What Rails actually did was create some classes which simplified repetitive code. They designed something, wrote some pretty simple code, and became more arrogant than the people who did the bulk of the work.
To be honest, I actually find this a little offensive; almost like you’re trying to start a flamewar. I’ll ignore that and address the points.
Rails is not simple by any means. To understand exactly how Rails works you need to understand quite a lot of things. The code that has been written for Rails is “simple” once you understand it, but that isn’t to say that all parts of Rails are trivial to the uninitiated. For example, explain to me the function of
ActiveSupport::Dependencies succinctly. That shit is messed up.
Certain members of the core team are indeed highly arrogant. This mostly comes from them also being highly opinionated. Most of the time, this is not a problem as they are usually right about things. You learn to deal with their arrogance, stroke their ego some and work together on making the world a better place. Yet again, Rails core is not indicative of the community as a whole. No particular group is, really.
And it doesn’t even run well! The framework+server takes on the order of a gigabyte of RAM
I would like to disagree here. While a Rails application may use that much RAM, RAM is cheap. Developer time is not. Rails is not designed to operate on a small cluster of RAM, but is designed for developer productivity and happiness. At the end of the day, what’s more important? A small memory footprint or a framework that justs gets out of your way and lets you develop?
Early rails applications needed to be restarted tens of times a day.
You are addressing an ancient problem here, almost near the beginning of my Rails career. This was due (to my knowledge) to particular problems within how Rails was configured on a server and has been addressed in more than one way since then. This is most definitely not a problem these days, and is therefore a moot point.

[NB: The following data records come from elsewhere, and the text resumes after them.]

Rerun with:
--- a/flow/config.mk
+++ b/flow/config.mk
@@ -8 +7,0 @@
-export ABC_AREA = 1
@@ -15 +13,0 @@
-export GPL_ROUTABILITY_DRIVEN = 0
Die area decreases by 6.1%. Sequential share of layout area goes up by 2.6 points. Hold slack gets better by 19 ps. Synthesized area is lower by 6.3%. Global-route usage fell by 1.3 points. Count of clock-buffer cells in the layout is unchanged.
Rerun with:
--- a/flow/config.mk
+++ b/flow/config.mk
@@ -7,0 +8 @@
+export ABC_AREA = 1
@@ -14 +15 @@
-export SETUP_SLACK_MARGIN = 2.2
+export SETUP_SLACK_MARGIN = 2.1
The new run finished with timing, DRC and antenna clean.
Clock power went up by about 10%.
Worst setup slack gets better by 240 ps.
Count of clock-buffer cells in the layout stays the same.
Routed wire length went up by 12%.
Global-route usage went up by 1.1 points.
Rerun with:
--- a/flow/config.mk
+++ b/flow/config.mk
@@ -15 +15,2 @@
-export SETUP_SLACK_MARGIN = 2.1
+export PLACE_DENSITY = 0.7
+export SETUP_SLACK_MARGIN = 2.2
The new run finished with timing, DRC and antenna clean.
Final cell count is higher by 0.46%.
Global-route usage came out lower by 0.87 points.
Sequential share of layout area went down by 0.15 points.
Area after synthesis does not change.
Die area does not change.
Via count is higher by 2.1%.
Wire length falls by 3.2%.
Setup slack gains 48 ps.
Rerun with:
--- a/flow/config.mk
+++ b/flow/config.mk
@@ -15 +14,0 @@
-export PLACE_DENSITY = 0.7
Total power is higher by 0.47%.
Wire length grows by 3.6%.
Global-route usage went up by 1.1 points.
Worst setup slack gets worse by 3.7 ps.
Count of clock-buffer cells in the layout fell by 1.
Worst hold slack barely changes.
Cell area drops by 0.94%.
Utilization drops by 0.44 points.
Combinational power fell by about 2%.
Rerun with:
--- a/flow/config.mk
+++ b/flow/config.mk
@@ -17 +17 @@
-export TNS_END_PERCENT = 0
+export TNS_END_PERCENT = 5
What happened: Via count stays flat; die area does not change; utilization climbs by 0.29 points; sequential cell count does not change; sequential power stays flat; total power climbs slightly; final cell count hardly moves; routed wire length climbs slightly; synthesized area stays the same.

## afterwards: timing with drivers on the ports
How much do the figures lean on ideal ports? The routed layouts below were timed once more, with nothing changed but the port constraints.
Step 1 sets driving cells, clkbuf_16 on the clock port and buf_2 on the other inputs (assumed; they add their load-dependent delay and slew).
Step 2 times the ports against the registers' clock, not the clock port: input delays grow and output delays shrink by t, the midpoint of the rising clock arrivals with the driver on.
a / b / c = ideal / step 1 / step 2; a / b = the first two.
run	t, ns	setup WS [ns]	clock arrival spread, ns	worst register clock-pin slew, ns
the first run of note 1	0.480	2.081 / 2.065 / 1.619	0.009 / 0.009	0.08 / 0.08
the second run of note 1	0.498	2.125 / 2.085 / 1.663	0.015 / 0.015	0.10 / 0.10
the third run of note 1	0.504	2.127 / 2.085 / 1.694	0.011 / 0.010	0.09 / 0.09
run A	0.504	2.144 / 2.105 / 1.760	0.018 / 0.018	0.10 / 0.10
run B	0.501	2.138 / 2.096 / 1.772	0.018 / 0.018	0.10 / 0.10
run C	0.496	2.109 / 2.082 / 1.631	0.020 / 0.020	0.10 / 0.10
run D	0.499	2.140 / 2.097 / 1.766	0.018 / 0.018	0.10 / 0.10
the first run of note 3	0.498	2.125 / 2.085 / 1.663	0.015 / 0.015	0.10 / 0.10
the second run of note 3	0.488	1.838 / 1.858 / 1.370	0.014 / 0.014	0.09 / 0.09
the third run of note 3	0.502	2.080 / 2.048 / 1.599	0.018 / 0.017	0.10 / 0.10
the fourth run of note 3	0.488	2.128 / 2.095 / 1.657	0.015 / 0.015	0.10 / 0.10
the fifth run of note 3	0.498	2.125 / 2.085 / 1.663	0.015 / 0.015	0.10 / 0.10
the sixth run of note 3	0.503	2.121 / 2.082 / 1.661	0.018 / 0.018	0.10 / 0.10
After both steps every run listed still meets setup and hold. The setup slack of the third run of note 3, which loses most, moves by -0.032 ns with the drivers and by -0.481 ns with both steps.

They ignored the vast number of users who were on shared hosts, requiring very specific configurations which a majority of their target markey do not need.
Time and time again it is proven that users on shared hosting suffer, I’ll admit. Just the other day somebody couldn’t install a gem onto their Dreamhost server because Dreamhost was still using a 1.3 version of RubyGems. In this case (and many others), it’s generally a configuration issue with the shared hosting provider that causes the problem (such as not staying up-to-date with software releases), not anything in particular to do with Ruby or Rails.
If you can find a case where I’m wrong about this, I would absolutely like to hear about it.
But the core team are hardly the gods of programming they often purport to be.
The core team are not gods at all. They are simple human beings just like you and me. The purporting going on is mostly just posturing.
Rails isn’t even special. The idea of simplifying development has been around for ages …
Simplifying development has been around for exactly how long? Rails was the first framework of its kind that gained a huge following and other frameworks followed after it. Django was one (I think, I’m in the air right now and can’t connect to the Internet), CakePHP another.
The Django community, for instance, has, in my experience, been filled with nice people who enjoy chatting about development.
I have no personal experience with this, but I have heard reports from people who have switched that the Ruby community is nicer and more welcoming than the Django community. I’m sure there’s nice people in both communities.
I’d rather not be part of a community which seriously thinks dick jokes are hilarious.
The truth is that 99.99% of the Rails community thinks dick jokes are immature. There’s a small portion who just won’t give it up, and that’s just in their nature.
Thank you for taking the time to read this far.
I would encourage you to check out the Ruby and Rails community again, even if it is just to see that we’re not all arrogant assholes making dick jokes every chance we get. I think you could really benefit from learning more about the language and the framework.